GLD probably boosted bullion prices and increased market volatility by making gold a legitimate asset class held in pension funds and retirement accounts, says Thomas Winmill, a specialist in precious metals and natural resources investing as portfolio manager of the Midas Fund (MIDSX), with $15 million in assets under management.

“Pools of capital that would not otherwise consider using gold in a portfolio now do,” says Winmill. “It’s a mixed blessing to have. There are greater numbers of buyers, but there could also be greater number of sellers when there’s a panic.”

However, Terry Sacka, chief strategist of Cornerstone Asset Metals, believes gold’s price would be much higher without the advent of gold ETFs, which offer a means of paper trading a physical commodity.

“We believe the current derivative naked-short position in ETF and futures markets for gold to be in the area of 90 ounces of paper sold for every one real ounce in the registered vaults,” Sacka writes in an e-mail. “Mind you, most deep physical professionals are skeptical the real gold is there to back up the ETF, as it is claimed to be.”

Nevertheless GLD represents a hard, tangible asset with intrinsic value, unlike currencies and stocks, which on occasion have become worthless.
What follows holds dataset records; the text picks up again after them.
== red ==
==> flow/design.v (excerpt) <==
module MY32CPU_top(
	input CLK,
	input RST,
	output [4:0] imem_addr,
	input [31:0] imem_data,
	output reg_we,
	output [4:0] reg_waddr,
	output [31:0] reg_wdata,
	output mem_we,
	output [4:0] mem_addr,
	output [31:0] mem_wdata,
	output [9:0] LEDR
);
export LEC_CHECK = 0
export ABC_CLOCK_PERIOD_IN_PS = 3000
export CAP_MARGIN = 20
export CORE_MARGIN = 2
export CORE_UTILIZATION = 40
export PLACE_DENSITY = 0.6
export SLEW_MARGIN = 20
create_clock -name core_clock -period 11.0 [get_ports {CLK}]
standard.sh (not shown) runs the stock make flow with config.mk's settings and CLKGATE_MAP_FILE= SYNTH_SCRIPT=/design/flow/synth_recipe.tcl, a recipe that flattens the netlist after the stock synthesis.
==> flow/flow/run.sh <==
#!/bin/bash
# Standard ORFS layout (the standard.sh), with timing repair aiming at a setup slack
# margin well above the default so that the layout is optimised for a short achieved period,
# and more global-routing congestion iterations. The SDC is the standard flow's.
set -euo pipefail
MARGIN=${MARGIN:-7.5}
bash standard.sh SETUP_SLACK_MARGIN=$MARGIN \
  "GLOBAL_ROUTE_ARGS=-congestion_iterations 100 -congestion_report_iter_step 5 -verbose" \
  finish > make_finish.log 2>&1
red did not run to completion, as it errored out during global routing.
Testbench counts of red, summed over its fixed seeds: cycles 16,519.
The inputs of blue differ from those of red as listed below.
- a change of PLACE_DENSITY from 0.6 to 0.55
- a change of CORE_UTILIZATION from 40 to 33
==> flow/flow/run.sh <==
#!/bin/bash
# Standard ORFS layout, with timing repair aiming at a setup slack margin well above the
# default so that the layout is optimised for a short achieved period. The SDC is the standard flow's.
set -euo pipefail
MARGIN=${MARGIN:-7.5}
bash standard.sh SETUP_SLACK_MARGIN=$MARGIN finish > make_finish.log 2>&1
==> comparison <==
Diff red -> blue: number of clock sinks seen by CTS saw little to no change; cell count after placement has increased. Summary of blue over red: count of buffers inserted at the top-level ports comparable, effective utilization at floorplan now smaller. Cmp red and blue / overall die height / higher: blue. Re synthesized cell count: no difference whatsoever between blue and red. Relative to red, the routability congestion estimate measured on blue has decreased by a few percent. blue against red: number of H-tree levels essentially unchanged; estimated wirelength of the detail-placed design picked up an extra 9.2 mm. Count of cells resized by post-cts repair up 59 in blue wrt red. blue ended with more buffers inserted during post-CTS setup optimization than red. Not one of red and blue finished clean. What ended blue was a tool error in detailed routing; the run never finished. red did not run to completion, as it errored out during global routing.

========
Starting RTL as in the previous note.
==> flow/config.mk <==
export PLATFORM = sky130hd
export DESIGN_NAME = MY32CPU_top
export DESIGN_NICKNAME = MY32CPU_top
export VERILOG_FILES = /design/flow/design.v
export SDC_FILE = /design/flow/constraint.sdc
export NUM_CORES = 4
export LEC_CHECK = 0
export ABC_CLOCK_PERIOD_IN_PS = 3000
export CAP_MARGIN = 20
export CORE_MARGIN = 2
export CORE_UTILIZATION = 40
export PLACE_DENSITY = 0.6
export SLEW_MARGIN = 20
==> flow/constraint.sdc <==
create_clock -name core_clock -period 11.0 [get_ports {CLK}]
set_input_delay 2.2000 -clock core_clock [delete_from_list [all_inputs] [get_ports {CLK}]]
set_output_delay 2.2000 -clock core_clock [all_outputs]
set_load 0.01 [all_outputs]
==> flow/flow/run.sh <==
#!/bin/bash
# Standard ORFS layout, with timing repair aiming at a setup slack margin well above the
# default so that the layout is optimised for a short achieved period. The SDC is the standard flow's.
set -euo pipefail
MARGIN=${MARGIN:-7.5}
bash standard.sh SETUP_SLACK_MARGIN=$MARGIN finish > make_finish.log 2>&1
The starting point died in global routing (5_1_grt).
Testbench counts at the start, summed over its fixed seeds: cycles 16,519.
What follows belongs to an exercise in optimizing a design on an open flow for small area; a production flow would make more cautious choices.
Function was checked by simulation only, so behaviour that the tests miss may differ from the original.
Power is estimated from default activity; no workload was simulated.

==> flow/design.v <==
package arp_packet_generator_package;
	localparam [7:0] PRE_BYTE = 8'h55;
	localparam [7:0] SFD = 8'hd5;
	localparam [15:0] ARP_ETHERTYPE = 16'h0806;
	localparam [15:0] HTYPE = 16'd1;
	localparam [15:0] PTYPE = 16'h0800;
	localparam [7:0] HLEN = 8'd6;
	localparam [7:0] PLEN = 8'd4;
endpackage
package crc_32_byte_package;
	localparam [31:0] CRC_POLY_REFL = 32'hedb88320;
endpackage
import crc_32_byte_package::*;
module crc_32_byte
(
	input wire [31:0] crc_in,
	input wire [7:0] idx,
	input wire fill,
	output logic [31:0] crc_next
);
	always_comb begin
		logic [31:0] c;
		c = {24'd0, idx};
		for (int i = 0; i < 8; i++)
			c = c[0] ? ((c >> 1) ^ CRC_POLY_REFL) : (c >> 1);
		crc_next = {{8{fill}}, crc_in[31:8]} ^ c;
	end
endmodule
import arp_packet_generator_package::*;
import crc_32_byte_package::*;
module arp_packet_generator
(
	input wire clk,
	input wire rst_n,
	input wire [47:0] src_mac_add,
	input wire [47:0] des_mac_add,
	input wire [31:0] src_ip_add,
	input wire [31:0] des_ip_add,
	input wire [15:0] operator,
	input wire req,
	output logic gmii_tx_en,
	output logic [7:0] gmii_txd
);
	logic [6:0] st;
	logic [7:0] ring_a [16];
	logic [7:0] ring_b [6];
	logic [31:0] crc;
	logic [31:0] crc_next;
	logic accept;
	logic sel_a, sel_b1, sel_b2, sel_fcs;
	logic [7:0] field_byte;
	logic [7:0] const_byte;
	logic crc_feed;
	logic [7:0] idx;
	assign accept = req && (st == 7'd0 || st == 7'd73);
	always_ff @(posedge clk or negedge rst_n) begin
		if (!rst_n)
			st <= 7'd0;
		else if (st == 7'd0 || st == 7'd73)
			st <= {6'd0, req};
		else
			st <= st + 7'd1;
	end
	always_ff @(posedge clk) begin
		if (accept) begin
			ring_a[9]  <= ~des_mac_add[47:40];
			ring_a[10] <= ~des_mac_add[39:32];
			ring_a[11] <= ~des_mac_add[31:24];
			ring_a[12] <= ~des_mac_add[23:16];
			ring_a[13] <= ~des_mac_add[15:8];
			ring_a[14] <= ~des_mac_add[7:0];
			ring_a[15] <= ~src_mac_add[47:40];
			ring_a[0]  <= ~src_mac_add[39:32];
			ring_a[1]  <= ~src_mac_add[31:24];
			ring_a[2]  <= ~src_mac_add[23:16];
			ring_a[3]  <= ~src_mac_add[15:8];
			ring_a[4]  <= ~src_mac_add[7:0];
			ring_a[5]  <= ~src_ip_add[31:24];
			ring_a[6]  <= ~src_ip_add[23:16];
			ring_a[7]  <= ~src_ip_add[15:8];
			ring_a[8]  <= ~src_ip_add[7:0];
			ring_b[5] <= ~operator[15:8];
			ring_b[0] <= ~operator[7:0];
			ring_b[1] <= ~des_ip_add[31:24];
			ring_b[2] <= ~des_ip_add[23:16];
			ring_b[3] <= ~des_ip_add[15:8];
			ring_b[4] <= ~des_ip_add[7:0];
		end else begin
			for (int i = 0; i < 16; i++)
				ring_a[i] <= ~ring_a[(i + 1) % 16];
			for (int i = 0; i < 6; i++)
				ring_b[i] <= ~ring_b[(i + 1) % 6];
		end
	end
	always_comb begin
		sel_a = (st >= 7'd10 && st <= 7'd21) || (st >= 7'd32 && st <= 7'd47);
		sel_b1 = (st == 7'd30 || st == 7'd31);
		sel_b2 = (st >= 7'd48 && st <= 7'd51);
		sel_fcs = (st >= 7'd70 && st <= 7'd73);
		crc_feed = (st >= 7'd10 && st <= 7'd69);
		case (st)
			7'd2, 7'd3, 7'd4, 7'd5, 7'd6, 7'd7, 7'd8: const_byte = PRE_BYTE;
			7'd9:  const_byte = SFD;
			7'd22: const_byte = ARP_ETHERTYPE[15:8];
			7'd23: const_byte = ARP_ETHERTYPE[7:0];
			7'd24: const_byte = HTYPE[15:8];
			7'd25: const_byte = HTYPE[7:0];
			7'd26: const_byte = PTYPE[15:8];
			7'd27: const_byte = PTYPE[7:0];
			7'd28: const_byte = HLEN;
			7'd29: const_byte = PLEN;
			default: const_byte = 8'd0;
		endcase
	end
	logic [7:0] tap_raw;
	assign tap_raw = ({8{sel_a}} & ring_a[0]) | ({8{sel_b1}} & ring_b[0]) |
	                 ({8{sel_b2}} & ring_b[2]);
	assign field_byte = tap_raw ^ {8{st[0] & (sel_a | sel_b1 | sel_b2)}};
	assign idx = {8{crc_feed}} & (crc[7:0] ^ gmii_txd);
	crc_32_byte u0
	(
		.crc_in(crc),
		.idx(idx),
		.fill(!crc_feed),
		.crc_next(crc_next)
	);
	always_ff @(posedge clk)
		crc <= crc_next;
	assign gmii_tx_en = (st >= 7'd2 && st <= 7'd73);
	assign gmii_txd = field_byte | const_byte | ({8{sel_fcs}} & ~crc[7:0]);
endmodule
==> flow/run.sh <==
#!/bin/bash
# synth_recipe.tcl (not shown) runs the flow's synth.tcl, then flattens the netlist and writes it again
# the make line also repeats each setting of config.mk as NAME=value (left out here)
make -C /OpenROAD-flow-scripts/flow DESIGN_CONFIG=/design/flow/config.mk WORK_HOME=/design/flow/orfs CLKGATE_MAP_FILE= SYNTH_SCRIPT=/design/flow/synth_recipe.tcl finish
==> flow/config.mk <==
export PLATFORM = sky130hd
export DESIGN_NAME = arp_packet_generator
export DESIGN_NICKNAME = arp_packet_generator
export VERILOG_FILES = /design/flow/design.v
export SDC_FILE = /design/flow/constraint.sdc
export NUM_CORES = 4
export LEC_CHECK = 0
export CAP_MARGIN = 20
export CORE_MARGIN = 2
export CORE_UTILIZATION = 40
export SLEW_MARGIN = 20
==> flow/constraint.sdc <==
create_clock -name core_clock -period 5.0 [get_ports {clk}]
set_input_delay 1.0000 -clock core_clock [delete_from_list [all_inputs] [get_ports {clk}]]
set_output_delay 1.0000 -clock core_clock [all_outputs]
set_load 0.01 [all_outputs]
Source: an optimization exercise on an open RTL-to-GDS flow (aim: small area and a short achievable clock period). Production flows keep margins and buffers that such runs may drop. Only simulation tests tie the RTL to the original design; equivalence was not proved. Power is estimated from default activity; no workload was simulated.

==> flow/design.v, too long to show whole: its modules and the start of the top module <==
// module AdderPair: 28 lines
// module Comparator: 6 lines
// module Counter: 16 lines
// module FA: 7 lines
// module HA: 7 lines
// module Multiply16x16: 1789 lines
// module Multiply8x8: 499 lines
// module Tree8x8: 299 lines
// module Add8c: 106 lines
// module Add8: 99 lines
// module Add16: 231 lines
// module CellAOI21: 3 lines
// module CellOAI21: 3 lines
// module CellNAND2: 3 lines
// module CellNOR2: 3 lines
// module CellXOR2: 3 lines
// module CellXNOR2: 3 lines
// module MuxMod: 14 lines
// module PathSegment: 22 lines
// module ChipLevel: 23 lines
module ChipLevel (
   input  logic [15:0] data16_a, data16_b, data16_c, data16_d,
   input  logic [7:0] din_a, din_b,
   input  logic [1:0] sel,
   input  logic clk, cin, rst, start,
   input  logic s1, s2, op,
   output logic [15:0] mux_out, regout,
   output logic [31:0] m32_out,
   output logic cout1, cout2, comp_out1, comp_out2
);
  // ...
==> flow/flow/run.sh <==
#!/bin/bash
# Layout flow: the standard one, except that synthesis keeps the design's FA
# modules as the library's full-adder cell (flow/synth_fa.tcl) and leaves the
# remaining logic to ABC without re-extracting adders from it.  The
# registers must come out exactly as in the standard synthesis (same names
# and cell types); if they do not, the standard synthesis is used instead.
set -uo pipefail
R=orfs/results/$FLOW_PLATFORM/ChipLevel/base

bash standard.sh synth > std_synth.log 2>&1 || exit 1
cp $R/1_2_yosys.v std_1_2_yosys.v

# 2. the synthesis with full-adder cells, in a work folder of its own
MK=$(sed -n 's/^make -C \S* \(.*\) "\${@:-finish}"$/\1/p' standard.sh | sed 's|WORK_HOME=\S*||; s|SYNTH_SCRIPT=\S*||')
read -ra MKARGS <<< "$MK"
make -C "$FLOW_HOME" "${MKARGS[@]}" WORK_HOME="$PWD/orfs_fa" SYNTH_SCRIPT="$PWD/flow/synth_fa.tcl" \
  "SYNTH_KEEP_MODULES=FA HA CellAOI21 CellOAI21 CellNAND2 CellNOR2 CellXOR2 CellXNOR2" "ADDER_MAP_FILE=" synth > fa_synth.log 2>&1
ok=$?
if [[ $ok -eq 0 ]] && python3 flow/same_regs.py std_1_2_yosys.v orfs_fa/results/$FLOW_PLATFORM/ChipLevel/base/1_2_yosys.v > regs_check.log 2>&1; then
  echo "using the full-adder synthesis" > synth_choice.log
  cp orfs_fa/results/$FLOW_PLATFORM/ChipLevel/base/1_2_yosys.v $R/1_2_yosys.v
  rm -f $R/1_synth.odb $R/1_synth.sdc
else
  echo "using the standard synthesis (fa synth exit $ok)" > synth_choice.log
fi

# 3. the rest of the standard flow, with the ORFS settings in flow/make_args.txt
EXTRA=()
if [[ -f flow/make_args.txt ]]; then
  while read -r line; do [[ -n "$line" && "$line" != \#* ]] && EXTRA+=("${line//@FLOW@/$PWD/flow}"); done < flow/make_args.txt
fi
bash standard.sh finish "${EXTRA[@]}" > std_finish.log 2>&1
==> flow/flow/make_args.txt <==
BUFFER_PORTS_ARGS=-buffer_cell sky130_fd_sc_hd__buf_1
POST_GLOBAL_PLACE_TCL=@FLOW@/post_gpl.tcl
DONT_USE_CELLS=sky130_fd_sc_hd__probe_p_8 sky130_fd_sc_hd__probec_p_8 sky130_fd_sc_hd__lpflow_bleeder_1 sky130_fd_sc_hd__lpflow_clkbufkapwr_1 sky130_fd_sc_hd__lpflow_clkbufkapwr_16 sky130_fd_sc_hd__lpflow_clkbufkapwr_2 sky130_fd_sc_hd__lpflow_clkbufkapwr_4 sky130_fd_sc_hd__lpflow_clkbufkapwr_8 sky130_fd_sc_hd__lpflow_clkinvkapwr_1 sky130_fd_sc_hd__lpflow_clkinvkapwr_16 sky130_fd_sc_hd__lpflow_clkinvkapwr_2 sky130_fd_sc_hd__lpflow_clkinvkapwr_4 sky130_fd_sc_hd__lpflow_clkinvkapwr_8 sky130_fd_sc_hd__lpflow_decapkapwr_12 sky130_fd_sc_hd__lpflow_decapkapwr_3 sky130_fd_sc_hd__lpflow_decapkapwr_4 sky130_fd_sc_hd__lpflow_decapkapwr_6 sky130_fd_sc_hd__lpflow_decapkapwr_8 sky130_fd_sc_hd__lpflow_inputiso0n_1 sky130_fd_sc_hd__lpflow_inputiso0p_1 sky130_fd_sc_hd__lpflow_inputiso1n_1 sky130_fd_sc_hd__lpflow_inputiso1p_1 sky130_fd_sc_hd__lpflow_inputisolatch_1 sky130_fd_sc_hd__lpflow_isobufsrc_1 sky130_fd_sc_hd__lpflow_isobufsrc_16 sky130_fd_sc_hd__lpflow_isobufsrc_2 sky130_fd_sc_hd__lpflow_isobufsrc_4 sky130_fd_sc_hd__lpflow_isobufsrc_8 sky130_fd_sc_hd__lpflow_isobufsrckapwr_16 sky130_fd_sc_hd__lpflow_lsbuf_lh_hl_isowell_tap_1 sky130_fd_sc_hd__lpflow_lsbuf_lh_hl_isowell_tap_2 sky130_fd_sc_hd__lpflow_lsbuf_lh_hl_isowell_tap_4 sky130_fd_sc_hd__lpflow_lsbuf_lh_isowell_4 sky130_fd_sc_hd__lpflow_lsbuf_lh_isowell_tap_1 sky130_fd_sc_hd__lpflow_lsbuf_lh_isowell_tap_2 sky130_fd_sc_hd__lpflow_lsbuf_lh_isowell_tap_4  sky130_fd_sc_hd__clkdlybuf4s15_1 sky130_fd_sc_hd__clkdlybuf4s15_2 sky130_fd_sc_hd__clkdlybuf4s18_1 sky130_fd_sc_hd__clkdlybuf4s18_2 sky130_fd_sc_hd__clkdlybuf4s25_1 sky130_fd_sc_hd__clkdlybuf4s25_2 sky130_fd_sc_hd__clkdlybuf4s50_1 sky130_fd_sc_hd__clkdlybuf4s50_2
==> flow/flow/post_gpl.tcl <==
# The standard port buffering gives every port a buf_1 (BUFFER_PORTS_ARGS);
# input ports fan out to many cells, so their buffers become buf_4.
foreach inst [get_cells input*] {
  if {[get_property $inst ref_name] eq "sky130_fd_sc_hd__buf_1"} {
    replace_cell $inst sky130_fd_sc_hd__buf_4
  }
}
==> flow/flow/same_regs.py <==
"""Exit 0 if two netlists have the same flip-flops (instance names and cell types)."""
import re, sys

def regs(path):
    txt = open(path).read()
    return sorted(re.findall(r'(sky130_fd_sc_hd__(?:df|edf|sdf|dl)\w*)\s+(\S+)\s*\(', txt))

a, b = regs(sys.argv[1]), regs(sys.argv[2])
print(len(a), "registers in the standard synthesis,", len(b), "in the other")
if a != b or not a:
    print("differ:", sorted(set(a) ^ set(b))[:20])
    sys.exit(1)
print("same")
==> flow/flow/synth_fa.tcl <==
# synth_recipe.tcl with one change: the small gate modules of the design (FA,
# HA and the Cell* gates), kept as hierarchy through SYNTH_KEEP_MODULES,
# become the library's matching cells instead of being flattened and
# re-synthesized, so the adders keep the structure the RTL gives them.
proc synth {args} { yosys synth -nofsm -noshare {*}$args }
source $::env(SCRIPTS_DIR)/synth.tcl
foreach {m c} {
  FA        sky130_fd_sc_hd__fa_1
  HA        sky130_fd_sc_hd__ha_1
  CellAOI21 sky130_fd_sc_hd__a21oi_1
  CellOAI21 sky130_fd_sc_hd__o21ai_1
  CellNAND2 sky130_fd_sc_hd__nand2_1
  CellNOR2  sky130_fd_sc_hd__nor2_1
  CellXOR2  sky130_fd_sc_hd__xor2_1
  CellXNOR2 sky130_fd_sc_hd__xnor2_1
} {
  if {[lsearch -exact $::env(SYNTH_KEEP_MODULES) $m] >= 0} {
    chtype -set $c t:$m
    delete $m
  }
}
# left out here: clear keep_hierarchy, flatten, clean up
# a gate module whose ports do not match its cell would leave nets undriven
check -assert
# left out here: hide names made inside functions
tee -o $::env(REPORTS_DIR)/synth_stat_fa.txt stat {*}$lib_args
# left out here: write 1_2_yosys.v
==> flow/standard.sh <==
#!/bin/bash
# synth_recipe.tcl (not shown) runs the flow's synth.tcl, then flattens the netlist and writes it again
# the make line also repeats each setting of config.mk as NAME=value (left out here)
make -C /OpenROAD-flow-scripts/flow DESIGN_CONFIG=/design/flow/config.mk WORK_HOME=/design/flow/orfs CLKGATE_MAP_FILE= SYNTH_SCRIPT=/design/flow/synth_recipe.tcl "${@:-finish}"
==> flow/config.mk <==
export PLATFORM = sky130hd
export DESIGN_NAME = ChipLevel
export DESIGN_NICKNAME = ChipLevel
export VERILOG_FILES = /design/flow/design.v
export SDC_FILE = /design/flow/constraint.sdc
export NUM_CORES = 4
export LEC_CHECK = 0
export CAP_MARGIN = 20
export CORE_MARGIN = 2
export CORE_UTILIZATION = 60
export SETUP_SLACK_MARGIN = 3.8
export SLEW_MARGIN = 20
==> flow/constraint.sdc <==
create_clock -name core_clock -period 8.0 [get_ports {clk}]
set_input_delay 1.6000 -clock core_clock [delete_from_list [all_inputs] [get_ports {clk}]]
set_output_delay 1.6000 -clock core_clock [all_outputs]
set_load 0.01 [all_outputs]
==> results.toml, run 1 <==
[clock_network]
clock_latency_ns = 0.45
clock-sinks = 191
clockRootBuffer = "clkbuf_16"

[run_status]
status = "complete, no violations"

[setup_path]
endpoint = "u5.q0_17$_DFF_P_"
slowest_delay_ns = 0.55
crit_arrival_ns = 4.68
cp-start-kind = "input pin"
critical_path.endpoint_type = "flop"
cpMaxStageDelayCell = "fa_2"

[route]
drt-met1-wl_um = 17100
routed_wl_um = 41000
vias = 12600

[cells_and_area]
layout.sequential_cells = 191
nNonClkInverters = 104
layout_commonest_cell = "nand2_1"

[placement]
pre_cts_slack_ns = 2.83
port-buffer-count = 156

[timing]
slew_viol_final = 0
finalCritPeriodShare_pct = 54.4
skew_ns = 0.0122
setup_viol = 0

[pwr]
max-vdd-ir-drop_v = 0.000154
finalPower_mw = 5.49
p_seq_share_pct = 26.4
internal-power_mw = 3.12

[global_route]
busiest_layer = "met2"
met1_usage_pct = 38.4
track_usage_pct = 29.0
use_met2_pct = 48.6
grt_max_degree = 40
grt_pass1_wl_um = 65000

[worst_hold_path]
hold_end = "u1.ad16[1]$_DFF_P_"

[logic_synthesis]
yosys_warnings = 6
Context: an optimization exercise on an open-source flow, tuned for small area and a short achievable clock period. The choices shown serve that exercise and are no tape-out recipe.
In this exercise RTL edits were held to simulation tests only and were not proved equivalent to the original.
Power is estimated from default activity; no workload was simulated.

== v6 ==
==> flow/design.v (excerpt) <==
module MIPS(
	input cclk,
	input reset,
	input [31:0] imem_data,
	output [31:0] imem_addr,
	output [31:0] result
    );
For scale: roughly 7,000 cells after synthesis, ~2,400 flip-flops, ~98 I/O pins.
Settings: LEC_CHECK=0, CAP_MARGIN=20, CELL_PAD_IN_SITES_DETAIL_PLACEMENT=1, CORE_MARGIN=2, CORE_UTILIZATION=35, CTS_CLUSTER_DIAMETER=85, CTS_CLUSTER_SIZE=30, PLACE_DENSITY=0.45, SLEW_MARGIN=20; clock period 12.0 ns.
standard.sh (not shown) runs the stock make flow with config.mk's settings and CLKGATE_MAP_FILE= SYNTH_SCRIPT=/design/flow/synth_recipe.tcl, a recipe that flattens the netlist after the stock synthesis.
==> flow/flow/run.sh <==
#!/bin/bash
# Own flow: the standard layout (standard.sh, with its unchanged synthesis),
# with two changes to how the layout is made:
#  - the resizer's setup repair aims at a slack margin below the clock period,
#    so that it works on paths well inside the period instead of stopping at it;
#  - the port buffers are plain buffers (buf_4) rather than the delay cell
#    buffer_ports picks by default.
# Each step's full output is in synth.log / layout.log here and in ORFS's own
# per-step logs under orfs/logs.
set -euo pipefail
MARGIN=8
bash standard.sh synth > synth.log 2>&1
bash standard.sh SETUP_SLACK_MARGIN=$MARGIN "BUFFER_PORTS_ARGS=-buffer_cell sky130_fd_sc_hd__buf_4" finish > layout.log 2>&1
The flow did not stop early for v6: all stages ran, and the layout cleared the timing, DRC and antenna checks.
Central banks cannot create more gold by firing up the printing presses, as they do fiat currencies.

“Gold is a store of value because gold will never go to zero,” Miguel Perez-Santalla, sales and marketing manager of Heraeus Metals New York, writes in an e-mail. “All other financial instruments can. It is not a classical investment; it is more of an insurance policy.”
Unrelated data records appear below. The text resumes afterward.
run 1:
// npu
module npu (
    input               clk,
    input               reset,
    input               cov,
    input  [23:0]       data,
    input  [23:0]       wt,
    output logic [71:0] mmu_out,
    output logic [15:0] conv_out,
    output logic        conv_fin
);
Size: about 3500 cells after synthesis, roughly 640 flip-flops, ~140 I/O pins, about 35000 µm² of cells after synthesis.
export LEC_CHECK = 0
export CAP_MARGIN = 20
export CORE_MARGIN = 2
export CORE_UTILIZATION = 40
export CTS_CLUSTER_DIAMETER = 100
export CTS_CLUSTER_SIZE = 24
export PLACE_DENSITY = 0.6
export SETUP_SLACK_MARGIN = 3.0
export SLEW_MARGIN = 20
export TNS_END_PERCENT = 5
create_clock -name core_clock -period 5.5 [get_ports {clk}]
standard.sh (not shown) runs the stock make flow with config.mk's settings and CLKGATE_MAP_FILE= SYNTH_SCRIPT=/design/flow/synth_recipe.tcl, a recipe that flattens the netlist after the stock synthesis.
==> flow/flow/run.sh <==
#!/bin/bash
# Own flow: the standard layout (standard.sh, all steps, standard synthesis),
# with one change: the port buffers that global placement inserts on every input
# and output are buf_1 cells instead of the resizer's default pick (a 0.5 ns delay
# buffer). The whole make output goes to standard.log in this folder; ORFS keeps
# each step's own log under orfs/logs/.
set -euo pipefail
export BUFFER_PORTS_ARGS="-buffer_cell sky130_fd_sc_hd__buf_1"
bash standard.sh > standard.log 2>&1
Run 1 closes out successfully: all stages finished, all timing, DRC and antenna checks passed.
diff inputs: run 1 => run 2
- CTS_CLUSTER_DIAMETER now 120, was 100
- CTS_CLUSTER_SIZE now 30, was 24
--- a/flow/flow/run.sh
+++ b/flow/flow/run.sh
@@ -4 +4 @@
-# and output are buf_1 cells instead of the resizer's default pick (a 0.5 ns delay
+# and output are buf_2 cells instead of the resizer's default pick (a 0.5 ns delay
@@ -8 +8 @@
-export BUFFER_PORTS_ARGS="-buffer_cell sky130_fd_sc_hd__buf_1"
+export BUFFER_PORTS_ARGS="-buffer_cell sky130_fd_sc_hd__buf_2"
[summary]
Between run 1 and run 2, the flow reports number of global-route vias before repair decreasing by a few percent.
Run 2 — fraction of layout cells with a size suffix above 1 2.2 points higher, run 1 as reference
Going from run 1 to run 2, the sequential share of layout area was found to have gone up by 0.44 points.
Whereas those distrustful of paper currencies see it as a currency that’s been used for centuries, the Internal Revenue Service treats GLD as a collectible.

Gold offers asset diversification in a portfolio as it moves independently from stocks and bonds. Over the past ten years, it has a correlation ratio of 0.09 with SPY and iShares 20-Year Treasury Bond ETF (TLT).

GLD has returned 9.8 percent annualized, versus 7.9 percent for SPY, over the past ten years (through October 19). However, it has severely lagged the stock market over the past five-, three- and one-year periods. The goldbugs would contend that it’s long overdue to outperform simply because of mean reversion.